INSTRUCTIONS FOR THE TASK
Could you print the entries below exactly, starting at the line that contains "assign new_first_row_wen = first_row_wen_q;" and stopping after the last one?

PROVIDED DATA below:

==> src/rtl/vt52_pkg.sv <==
// Shared constants and state encoding for the VT52 command engine.
package vt52_pkg;

  localparam logic [7:0] BS    = 8'h08;
  localparam logic [7:0] HT    = 8'h09;
  localparam logic [7:0] LF    = 8'h0A;
  localparam logic [7:0] CR    = 8'h0D;
  localparam logic [7:0] ESC   = 8'h1B;
  localparam logic [7:0] SPACE = 8'h20;
  localparam logic [7:0] TILDE = 8'h7E;

  // Final bytes of two-byte escape sequences
  localparam logic [7:0] ESC_UP       = 8'h41;  // A
  localparam logic [7:0] ESC_DOWN     = 8'h42;  // B
  localparam logic [7:0] ESC_RIGHT    = 8'h43;  // C
  localparam logic [7:0] ESC_LEFT     = 8'h44;  // D
  localparam logic [7:0] ESC_HOME     = 8'h48;  // H
  localparam logic [7:0] ESC_RLF      = 8'h49;  // I
  localparam logic [7:0] ESC_EOS      = 8'h4A;  // J
  localparam logic [7:0] ESC_EOL      = 8'h4B;  // K
  localparam logic [7:0] ESC_ADDR     = 8'h59;  // Y
  localparam logic [7:0] ESC_WRAP_ON  = 8'h76;  // v
  localparam logic [7:0] ESC_WRAP_OFF = 8'h77;  // w

  typedef enum logic [2:0] {
    ST_CHAR  = 3'd0,
    ST_ESC   = 3'd1,
    ST_ROW   = 3'd2,
    ST_COL   = 3'd3,
    ST_ERASE = 3'd4
  } state_e;

endpackage

==> src/rtl/vt52_erase_sequencer.sv <==
// Erase address walker: loads a start/last pair, steps by one (wrapping
// modulo the address space) and flags when the current address is the last.
module vt52_erase_sequencer
  import vt52_pkg::*;
#(
  parameter int ADDR_W = 10
) (
  input  logic              clk,
  input  logic              clr,
  input  logic              start,
  input  logic              step,
  input  logic [ADDR_W-1:0] start_addr,
  input  logic [ADDR_W-1:0] last_addr,
  output logic [ADDR_W-1:0] next_addr,
  output logic              done
);
  logic [ADDR_W-1:0] addr_q, addr_d;
  logic [ADDR_W-1:0] last_q, last_d;

  assign next_addr = addr_q + 1'b1;
  assign done      = (addr_q == last_q);

  always_comb begin
    addr_d = addr_q;
    last_d = last_q;
    if (start) begin
      addr_d = start_addr;
      last_d = last_addr;
    end else if (step) begin
      addr_d = next_addr;
    end
  end

  always_ff @(posedge clk) begin
    if (clr) begin
      addr_q <= '0;
      last_q <= '0;
    end else begin
      addr_q <= addr_d;
      last_q <= last_d;
    end
  end
endmodule

==> src/rtl/vt52_command_engine.sv <==
// VT52 byte stream interpreter: cursor motion, scrolling, erase and
// character writes, all issued as one-phase pulses during px_clk-low cycles.
module vt52_command_engine
  import vt52_pkg::*;
#(
  parameter int COL_BITS     = 6,
  parameter int ROW_BITS     = 4,
  parameter bit WRAP_DEFAULT = 1'b0
) (
  input  logic                         clk,
  input  logic                         clr,
  input  logic                         px_clk,
  input  logic [7:0]                   data,
  input  logic                         valid,
  output logic                         ready,
  output logic [7:0]                   new_char,
  output logic [ROW_BITS+COL_BITS-1:0] new_char_address,
  output logic                         new_char_wen,
  output logic [COL_BITS-1:0]          new_cursor_x,
  output logic [ROW_BITS-1:0]          new_cursor_y,
  output logic                         new_cursor_wen,
  output logic [ROW_BITS-1:0]          new_first_row,
  output logic                         new_first_row_wen,
  output logic                         wrap_mode
);
  localparam int ADDR_W = ROW_BITS + COL_BITS;
  localparam int COLS   = 2**COL_BITS;
  localparam int ROWS   = 2**ROW_BITS;
  localparam logic [COL_BITS-1:0] X_MAX = '1;
  localparam logic [ROW_BITS-1:0] Y_MAX = '1;
  localparam logic [COL_BITS-1:0] X_MIN = '0;

  state_e              state_q, state_d;
  logic [COL_BITS-1:0] cursor_x_q, cursor_x_d;
  logic [ROW_BITS-1:0] cursor_y_q, cursor_y_d;
  logic [ROW_BITS-1:0] first_row_q, first_row_d;
  logic [ROW_BITS-1:0] row_q, row_d;
  logic                wrap_q, wrap_d;
  logic [7:0]          char_q, char_d;
  logic [ADDR_W-1:0]   char_addr_q, char_addr_d;
  logic                char_wen_q, char_wen_d;
  logic                cursor_wen_q, cursor_wen_d;
  logic                first_row_wen_q, first_row_wen_d;

  logic [ROW_BITS-1:0] phys_y, fr_prev;
  logic [7:0]          arg;
  logic                lf, put_char, erase_go;
  logic [ADDR_W-1:0]   erase_first, erase_last;
  logic                seq_start, seq_step, seq_done;
  logic [ADDR_W-1:0]   seq_start_addr, seq_next;

  assign phys_y  = cursor_y_q + first_row_q;
  assign fr_prev = first_row_q - 1'b1;
  assign arg     = data - SPACE;
  assign ready   = ~px_clk && (state_q != ST_ERASE);

  vt52_erase_sequencer #(.ADDR_W(ADDR_W)) u_erase (
    .clk        (clk),
    .clr        (clr),
    .start      (seq_start),
    .step       (seq_step),
    .start_addr (seq_start_addr),
    .last_addr  (erase_last),
    .next_addr  (seq_next),
    .done       (seq_done)
  );

  always_comb begin
    state_d     = state_q;
    cursor_x_d  = cursor_x_q;
    cursor_y_d  = cursor_y_q;
    first_row_d = first_row_q;
    row_d       = row_q;
    wrap_d      = wrap_q;
    char_d      = char_q;
    char_addr_d = char_addr_q;
    char_wen_d  = 1'b0;
    lf          = 1'b0;
    put_char    = 1'b0;
    erase_go    = 1'b0;
    erase_first = '0;
    erase_last  = '0;
    seq_start   = 1'b0;
    seq_step    = 1'b0;
    seq_start_addr = '0;
    if (!px_clk) begin
      if (state_q == ST_ERASE) begin
        if (seq_done) state_d = ST_CHAR;
        else begin
          seq_step    = 1'b1;
          char_d      = SPACE;
          char_addr_d = seq_next;
          char_wen_d  = 1'b1;
        end
      end else if (valid) begin
        case (state_q)
          ST_CHAR: begin
            if (data >= SPACE && data <= TILDE) begin
              put_char = 1'b1;
              if (cursor_x_q != X_MAX) cursor_x_d = cursor_x_q + 1'b1;
              else if (wrap_q) begin
                cursor_x_d = X_MIN;
                lf         = 1'b1;
              end
            end else begin
              case (data)
                BS: if (cursor_x_q != X_MIN) cursor_x_d = cursor_x_q - 1'b1;
                HT: begin
                  if (int'(cursor_x_q) < COLS - 8)
                    cursor_x_d = (cursor_x_q | COL_BITS'(7)) + 1'b1;
                  else if (cursor_x_q != X_MAX)
                    cursor_x_d = cursor_x_q + 1'b1;
                end
                LF:  lf = 1'b1;
                CR:  cursor_x_d = X_MIN;
                ESC: state_d = ST_ESC;
                default: ;
              endcase
            end
          end
          ST_ESC: begin
            state_d = ST_CHAR;
            case (data)
              ESC_UP:    if (cursor_y_q != '0) cursor_y_d = cursor_y_q - 1'b1;
              ESC_DOWN:  if (cursor_y_q != Y_MAX) cursor_y_d = cursor_y_q + 1'b1;
              ESC_RIGHT: if (cursor_x_q != X_MAX) cursor_x_d = cursor_x_q + 1'b1;
              ESC_LEFT:  if (cursor_x_q != X_MIN) cursor_x_d = cursor_x_q - 1'b1;
              ESC_HOME: begin
                cursor_x_d = X_MIN;
                cursor_y_d = '0;
              end
              ESC_RLF: begin
                if (cursor_y_q != '0) cursor_y_d = cursor_y_q - 1'b1;
                else begin
                  first_row_d = fr_prev;
                  erase_go    = 1'b1;
                  erase_first = {fr_prev, X_MIN};
                  erase_last  = {fr_prev, X_MAX};
                end
              end
              ESC_EOL: begin
                erase_go    = 1'b1;
                erase_first = {phys_y, cursor_x_q};
                erase_last  = {phys_y, X_MAX};
              end
              ESC_EOS: begin
                erase_go    = 1'b1;
                erase_first = {phys_y, cursor_x_q};
                erase_last  = {fr_prev, X_MAX};
              end
              ESC_WRAP_ON:  wrap_d  = 1'b1;
              ESC_WRAP_OFF: wrap_d  = 1'b0;
              ESC_ADDR:     state_d = ST_ROW;
              ESC:          state_d = ST_ESC;
              default: ;
            endcase
          end
          ST_ROW: begin
            row_d   = (int'(arg) < ROWS) ? arg[ROW_BITS-1:0] : cursor_y_q;
            state_d = ST_COL;
          end
          ST_COL: begin
            cursor_x_d = (int'(arg) < COLS) ? arg[COL_BITS-1:0] : X_MAX;
            cursor_y_d = row_q;
            state_d    = ST_CHAR;
          end
          default: state_d = ST_CHAR;
        endcase

        if (lf) begin
          if (cursor_y_q != Y_MAX) cursor_y_d = cursor_y_q + 1'b1;
          else begin
            first_row_d = first_row_q + 1'b1;
            erase_go    = 1'b1;
            erase_first = {first_row_q, X_MIN};
            erase_last  = {first_row_q, X_MAX};
          end
        end

        // A wrapping char that also scrolls owns the write port this cycle,
        // so the walker is preloaded one address early and the erase starts
        // on the next low phase.
        if (erase_go) begin
          state_d        = ST_ERASE;
          seq_start      = 1'b1;
          seq_start_addr = put_char ? erase_first - 1'b1 : erase_first;
        end
        if (put_char) begin
          char_d      = data;
          char_addr_d = {phys_y, cursor_x_q};
          char_wen_d  = 1'b1;
        end else if (erase_go) begin
          char_d      = SPACE;
          char_addr_d = erase_first;
          char_wen_d  = 1'b1;
        end
      end
    end
    cursor_wen_d    = (cursor_x_d != cursor_x_q) || (cursor_y_d != cursor_y_q);
    first_row_wen_d = (first_row_d != first_row_q);
  end

  always_ff @(posedge clk) begin
    if (clr) begin
      state_q         <= ST_CHAR;
      cursor_x_q      <= '0;
      cursor_y_q      <= '0;
      first_row_q     <= '0;
      row_q           <= '0;
      wrap_q          <= WRAP_DEFAULT;
      char_q          <= '0;
      char_addr_q     <= '0;
      char_wen_q      <= 1'b0;
      cursor_wen_q    <= 1'b0;
      first_row_wen_q <= 1'b0;
    end else begin
      state_q         <= state_d;
      cursor_x_q      <= cursor_x_d;
      cursor_y_q      <= cursor_y_d;
      first_row_q     <= first_row_d;
      row_q           <= row_d;
      wrap_q          <= wrap_d;
      char_q          <= char_d;
      char_addr_q     <= char_addr_d;
      char_wen_q      <= char_wen_d;
      cursor_wen_q    <= cursor_wen_d;
      first_row_wen_q <= first_row_wen_d;
    end
  end

  assign new_char          = char_q;
  assign new_char_address  = char_addr_q;
  assign new_char_wen      = char_wen_q;
  assign new_cursor_x      = cursor_x_q;
  assign new_cursor_y      = cursor_y_q;
  assign new_cursor_wen    = cursor_wen_q;
  assign new_first_row     = first_row_q;
  assign new_first_row_wen = first_row_wen_q;
  assign wrap_mode         = wrap_q;
endmodule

End of PROVIDED DATA.

TASK ANSWER
  assign new_first_row_wen = first_row_wen_q;
  assign wrap_mode         = wrap_q;
endmodule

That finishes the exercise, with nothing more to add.